Within the return you need to get familiar with the various schedules and understand how each schedule can assist you. Schedule A lists all of the itemized deductions if the taxpayer choses to use the itemized deductions instead of the standard deduction. Review these deductions. Any interest deductions which are listed on the schedule indicate that there is a mortgage on property. Analogously any real estate taxes will be itemized here on schedule A. Look to make sure that the interest and real estate taxes listed on discovered documentation reflects the amount on the schedule. If the deductions on the schedule are greater than those listed in your documentation then you can assume that there is more real estate out there that you disclosed by the opposing party.

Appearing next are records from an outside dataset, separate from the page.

File: src/hdl/elias_gamma_stream_decoder.sv
// flow: an accepted byte waits in the input register, is decoded by the byte unit and its
// results go to the result bank once it is free, and out_valid shows while it holds any
// throughput: one byte per cycle while out_stall is low and each byte finishes at most
// one code; one that ends more holds the bank, one result per unstalled cycle till empty
// reset: synchronous, clears the decoder to counting prefix zeros, empties both stages,
// sets wide_mode to 1; depends on egd_pkg, egd_byte_unit and the assertion macros header
module elias_gamma_stream_decoder #(
  parameter int VALUE_WIDTH = 32
) (
  input  logic                             clk,
  input  logic                             rst,
  input  logic                             cfg_we,
  input  logic                             cfg_data,
  input  logic                             in_valid,
  output logic                             in_stall,
  input  logic [egd_pkg::BYTE_W-1:0]       in_byte,
  output logic                             out_valid,
  input  logic                             out_stall,
  output logic [egd_pkg::OUT_W-1:0]        value,
  output logic                             too_long,
  output logic                             last_in_byte
);
  import egd_pkg::*;
  `include "elias_gamma_stream_decoder_macros.svh"

  localparam int ACC_W = (VALUE_WIDTH > OUT_W) ? OUT_W :
                         (VALUE_WIDTH < NARROW_W) ? NARROW_W : VALUE_WIDTH;

  logic                          wide_mode;
  logic                          byte_valid;
  logic [BYTE_W-1:0]             byte_r;
  egd_ctl_t                      ctl;
  egd_ctl_t                      ctl_next;
  logic [ACC_W-1:0]              value_acc;
  logic [ACC_W-1:0]              value_acc_next;
  logic [BYTE_W-1:0]             res_hit;
  egd_value_t [BYTE_W-1:0]       res_value;
  logic [BYTE_W-1:0]             res_lost;
  logic [BYTE_W-1:0]             bank_mask;
  egd_value_t [BYTE_W-1:0]       bank_value;
  logic [BYTE_W-1:0]             bank_lost;
  logic [BYTE_W-1:0]             sel;
  logic                          out_fire;
  logic                          bank_free;
  logic                          process;

  egd_byte_unit #(
    .ACC_W(ACC_W)
  ) u_byte_unit (
    .wide_mode (wide_mode),
    .byte_in   (byte_r),
    .ctl_cur   (ctl),
    .acc_cur   (value_acc),
    .ctl_next  (ctl_next),
    .acc_next  (value_acc_next),
    .res_hit   (res_hit),
    .res_value (res_value),
    .res_lost  (res_lost)
  );

  // oldest pending result is the lowest set bank bit
  assign sel       = bank_mask & (~bank_mask + BYTE_W'(1));
  assign out_valid = (bank_mask != '0);
  assign out_fire  = out_valid && !out_stall;
  assign bank_free = (bank_mask == '0) || (out_fire && ((bank_mask & ~sel) == '0));
  assign process   = byte_valid && bank_free;
  assign in_stall  = byte_valid && !bank_free;

  always_comb begin
    value        = '0;
    too_long     = 1'b0;
    for (int i = 0; i < BYTE_W; i++) begin
      if (sel[i]) begin
        value    = value | bank_value[i];
        too_long = too_long | bank_lost[i];
      end
    end
    last_in_byte = out_valid && ((bank_mask & ~sel) == '0);
  end

  always_ff @(posedge clk) begin
    if (rst) begin
      wide_mode <= 1'b1;
    end else if (cfg_we) begin
      wide_mode <= cfg_data;
    end
  end

  always_ff @(posedge clk) begin
    if (rst) begin
      byte_valid <= 1'b0;
    end else if (!in_stall) begin
      byte_valid <= in_valid;
    end
  end

  always_ff @(posedge clk) begin
    if (in_valid && !in_stall) begin
      byte_r <= in_byte;
    end
  end

  always_ff @(posedge clk) begin
    if (rst) begin
      ctl       <= '0;
      value_acc <= ACC_W'(1);
      bank_mask <= '0;
    end else if (process) begin
      ctl       <= ctl_next;
      value_acc <= value_acc_next;
      bank_mask <= res_hit;
    end else if (out_fire) begin
      bank_mask <= bank_mask & ~sel;
    end
  end

  always_ff @(posedge clk) begin
    if (process) begin
      bank_value <= res_value;
      bank_lost  <= res_lost;
    end
  end

  `EGD_ASSERT(a_suffix_count, ctl.in_suffix == (ctl.suffix_left != '0), "suffix count out of step")
  `EGD_ASSERT(a_prefix_clean, !ctl.in_suffix |-> (value_acc == ACC_W'(1)) && !ctl.lost_high, "acc not reset between codes")
  `EGD_ASSERT(a_stall_held, in_stall |-> byte_valid, "input stalled with nothing held")
  `EGD_ASSERT(a_drain_one, out_fire && !process |=> $countones(bank_mask) == $countones($past(bank_mask)) - 1, "bank lost or kept a result")

endmodule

Look to Schedule B to find interest and dividend income. If you see that interest or dividends were paid out then you know you have investment accounts to look for. Financial institutions report dividends paid out to the IRS on a 1099 – DIV Form and Interest is reported by these institutions to the IRS on the 1099 – INT Form. Get your hands on these documents to see what the various investments are. If the adverse party is smart they may omit a newly acquired investment from the return. Once the IRS receives the 1099 –INT and 1099 – DIV forms form the IRS the IRS will notice the discrepancy and assess additional taxes and penalties upon the omitting spouse. In the spouses mind this may be a fair trade off given he or she doesn't have to split the omitted asset in the divorce. As counsel, you can follow up by requesting the parties' transcript from the IRS to see if there were any post-filing adjustment and amendments. You will catch the omitted asset here on the post filing amendment.

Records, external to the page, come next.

==> config.mk <==
export PLATFORM = sky130hd
export DESIGN_NAME = rieu_ram
export DESIGN_NICKNAME = d
export VERILOG_FILES = /design/src/rtl/rieu_ram.sv
export SDC_FILE = /design/constraint.sdc
export NUM_CORES = 1
export LEC_CHECK = 0
export BUFFER_PORTS_ARGS = -buffer_cell sky130_fd_sc_hd__clkbuf_2
export CAP_MARGIN = 20
export CORE_ASPECT_RATIO = 2
export CORE_MARGIN = 2
export CORE_UTILIZATION = 60
export CTS_CLUSTER_DIAMETER = 80
export DETAILED_ROUTE_END_ITERATION = 12
export PLACE_DENSITY = 0.77
export SYNTH_ARGS = -nofsm -noshare
export SYNTH_HDL_FRONTEND = slang
export SYNTH_SLANG_ARGS = --single-unit
==> constraint.sdc <==
create_clock -name clk_i -period 6.8 [get_ports clk_i]
set_input_delay 0.68 -clock clk_i [delete_from_list [all_inputs] [get_ports clk_i]]
set_output_delay 0.68 -clock clk_i [all_outputs]
set_load 0.1 [all_outputs]
==> src/rtl/rieu_ram.sv <==
// ----------------------------------------------------------------------------
// rieu_ram
// Generic single-write, single-read RAM with registered read (read-first).
// ----------------------------------------------------------------------------
`timescale 1ns / 1ps

module rieu_ram #(
  parameter int unsigned Width = 32,
  parameter int unsigned Depth = 32
) (
  input  logic                     clk_i,
  input  logic                     we_i,
  input  logic [$clog2(Depth)-1:0] waddr_i,
  input  logic [Width-1:0]         wdata_i,
  input  logic                     re_i,
  input  logic [$clog2(Depth)-1:0] raddr_i,
  output logic [Width-1:0]         rdata_o
);

  logic [Width-1:0] mem_q [Depth];
  logic [Width-1:0] rdata_q;

  always_ff @(posedge clk_i) begin
    if (we_i) begin
      mem_q[waddr_i] <= wdata_i;
    end
    if (re_i) begin
      rdata_q <= mem_q[raddr_i];
    end
  end

  assign rdata_o = rdata_q;

endmodule
==> config.mk <==
export PLATFORM = sky130hd
export DESIGN_NAME = rieu_exec
export DESIGN_NICKNAME = d
export VERILOG_FILES = /design/src/rtl/rieu_pkg.sv /design/src/rtl/rieu_exec.sv
export SDC_FILE = /design/constraint.sdc
export NUM_CORES = 2
export LEC_CHECK = 0
export ABC_AREA = 1
export BUFFER_PORTS_ARGS = -buffer_cell sky130_fd_sc_hd__buf_4
export CAP_MARGIN = 20
export CORE_UTILIZATION = 45
export DETAILED_ROUTE_END_ITERATION = 10
export PLACE_DENSITY = 0.73
export SLEW_MARGIN = 5
export SYNTH_ARGS = -nofsm -noshare
export SYNTH_HDL_FRONTEND = slang
export SYNTH_SLANG_ARGS = --single-unit
export TNS_END_PERCENT = 30
==> constraint.sdc <==
create_clock -name vclk -period 9.45
set_input_delay 1.4175 -clock vclk [all_inputs]
set_output_delay 1.4175 -clock vclk [all_outputs]
set_load 0.01 [all_outputs]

If the adverse party owns a business then you need to look to Schedule C. Schedule C will list any business income. Of course if the business is owned by a separate legal entity such as a corporation then such business will not be listed in Schedule C because it is not considered to be owned by the individual taxpayer. Schedule C can be a good starting point for business valuation. When you look at accounts receivable know whether the business operates on an accrual basis or a cash basis. If the business operates on a cash basis then these accounts receivable will not yet be recorded. Cash basis accounting only accounts for the cash once it is actually received or relatively certain to be received at a designated time.

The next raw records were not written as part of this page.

--- src/rtl/rieu_pkg.sv ---
// ----------------------------------------------------------------------------
// rieu_pkg
// Widths, opcodes and shared types of the instruction execute unit.
// ----------------------------------------------------------------------------
`timescale 1ns / 1ps

package rieu_pkg;

  localparam int unsigned MemWordsDef  = 2048;
  localparam int unsigned ProgWordsDef = 1024;

  localparam int unsigned XLen    = 32;
  localparam int unsigned RegIdxW = 5;
  localparam int unsigned NumRegs = 32;
  localparam int unsigned OpW     = 4;

  localparam logic [OpW-1:0] OpAdd  = 4'd0;
  localparam logic [OpW-1:0] OpSub  = 4'd1;
  localparam logic [OpW-1:0] OpMuli = 4'd2;
  localparam logic [OpW-1:0] OpAddi = 4'd3;
  localparam logic [OpW-1:0] OpBne  = 4'd4;
  localparam logic [OpW-1:0] OpAndi = 4'd5;
  localparam logic [OpW-1:0] OpOri  = 4'd6;
  localparam logic [OpW-1:0] OpJ    = 4'd7;
  localparam logic [OpW-1:0] OpSll  = 4'd8;
  localparam logic [OpW-1:0] OpSrl  = 4'd9;
  localparam logic [OpW-1:0] OpLw   = 4'd10;
  localparam logic [OpW-1:0] OpSw   = 4'd11;

  // register write / forward beat
  typedef struct packed {
    logic               en;
    logic [RegIdxW-1:0] idx;
    logic [XLen-1:0]    val;
  } rieu_fwd_t;

  // decoded control of one instruction
  typedef struct packed {
    logic wr;     // register write, destination nonzero
    logic ld;
    logic st;
    logic mul;
    logic redir;
  } rieu_ctl_t;

endpackage

--- src/rtl/rieu_ram.sv ---
// ----------------------------------------------------------------------------
// rieu_ram
// Generic single-write, single-read RAM with registered read (read-first).
// ----------------------------------------------------------------------------
`timescale 1ns / 1ps

module rieu_ram #(
  parameter int unsigned Width = 32,
  parameter int unsigned Depth = 32
) (
  input  logic                     clk_i,
  input  logic                     we_i,
  input  logic [$clog2(Depth)-1:0] waddr_i,
  input  logic [Width-1:0]         wdata_i,
  input  logic                     re_i,
  input  logic [$clog2(Depth)-1:0] raddr_i,
  output logic [Width-1:0]         rdata_o
);

  logic [Width-1:0] mem_q [Depth];
  logic [Width-1:0] rdata_q;

  always_ff @(posedge clk_i) begin
    if (we_i) begin
      mem_q[waddr_i] <= wdata_i;
    end
    if (re_i) begin
      rdata_q <= mem_q[raddr_i];
    end
  end

  assign rdata_o = rdata_q;

endmodule

--- src/rtl/rieu_regfile.sv ---
// ----------------------------------------------------------------------------
// rieu_regfile
// Three-read register file on replicated RAMs, per-entry valid bits for the
// reset value, and bypass from the result stage and the last write.
// ----------------------------------------------------------------------------
`timescale 1ns / 1ps

module rieu_regfile (
  input  logic                                clk_i,
  input  logic                                rst_ni,
  input  logic                                re_i,
  input  logic [rieu_pkg::RegIdxW-1:0]        raddr_a_i,
  input  logic [rieu_pkg::RegIdxW-1:0]        raddr_b_i,
  input  logic [rieu_pkg::RegIdxW-1:0]        raddr_c_i,
  input  rieu_pkg::rieu_fwd_t                 wr_i,
  input  rieu_pkg::rieu_fwd_t                 fwd_i,
  output logic [rieu_pkg::XLen-1:0]           rdata_a_o,
  output logic [rieu_pkg::XLen-1:0]           rdata_b_o,
  output logic [rieu_pkg::XLen-1:0]           rdata_c_o
);
  import rieu_pkg::*;

  localparam int unsigned NumPorts = 3;

  logic [NumRegs-1:0]                 valid_q, valid_d;
  logic [NumPorts-1:0][RegIdxW-1:0]   raddr;
  logic [NumPorts-1:0][RegIdxW-1:0]   ridx_q;
  logic [NumPorts-1:0]                rv_q;
  logic [NumPorts-1:0][XLen-1:0]      ram_rdata;
  logic [NumPorts-1:0][XLen-1:0]      rdata;
  rieu_fwd_t                          last_q;

  assign raddr[0] = raddr_a_i;
  assign raddr[1] = raddr_b_i;
  assign raddr[2] = raddr_c_i;

  for (genvar p = 0; p < NumPorts; p++) begin : g_port
    rieu_ram #(
      .Width(XLen),
      .Depth(NumRegs)
    ) u_ram (
      .clk_i  (clk_i),
      .we_i   (wr_i.en),
      .waddr_i(wr_i.idx),
      .wdata_i(wr_i.val),
      .re_i   (re_i),
      .raddr_i(raddr[p]),
      .rdata_o(ram_rdata[p])
    );

    always_comb begin
      if (ridx_q[p] == '0) begin
        rdata[p] = '0;
      end else if (fwd_i.en && (fwd_i.idx == ridx_q[p])) begin
        rdata[p] = fwd_i.val;
      end else if (last_q.en && (last_q.idx == ridx_q[p])) begin
        rdata[p] = last_q.val;
      end else if (rv_q[p]) begin
        rdata[p] = ram_rdata[p];
      end else begin
        rdata[p] = '0;
      end
    end
  end

  always_comb begin
    valid_d = valid_q;
    if (wr_i.en) begin
      valid_d[wr_i.idx] = 1'b1;
    end
  end

  always_ff @(posedge clk_i or negedge rst_ni) begin
    if (!rst_ni) begin
      valid_q <= '0;
      last_q  <= '0;
      rv_q    <= '0;
      ridx_q  <= '0;
    end else begin
      valid_q <= valid_d;
      if (wr_i.en) begin
        last_q <= wr_i;
      end
      if (re_i) begin
        ridx_q <= raddr;
        for (int p = 0; p < NumPorts; p++) begin
          rv_q[p] <= valid_q[raddr[p]];
        end
      end
    end
  end

  assign rdata_a_o = rdata[0];
  assign rdata_b_o = rdata[1];
  assign rdata_c_o = rdata[2];

endmodule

As counsel you need to have an understanding of capital gains. Capital gains or losses occur when property or investments are sold resulting in a gain or loss from initial investment price. This initial investment price is more accurately called the basis. The capital gain is thus the difference in sale price of the capital asset and the asset's basis. There are both short and long term capital gains and losses. The significance of the distinction lies in the tax treatment afforded. These capital gains and losses are recorded on Schedule D. This schedule will tell you when the asset was acquired and for how much as well as when the asset was sold and for how much it was sold for. This of course is useful information when determining community and separate property valuation. Schedule D will list gains and losses attributable to partnerships and S corporations as well.

Schedule E of the tax return is going to tell you about any income received by individual taxpayers based on incomes and losses to a particular employee of a partnership, LLC, S corporation, estate and the like. This information is also reported on a K-1 by the business itself reporting the individual's income or losses. Thus the IRS compares the information in the K-1 delivered by the business to the information provided by the individual's personal return. If there are differences the IRS will make adjustments. K-1s can be complicated and thus you may want your forensic accountant to look it over for you.

For more information on this subject I direct you to Miles Mason, Sr.'s work. He is a JD and a CPA and has written thoroughly on these subjects. Most of my learning, such as the information provided above, comes from his mastery and writing on the subject matter.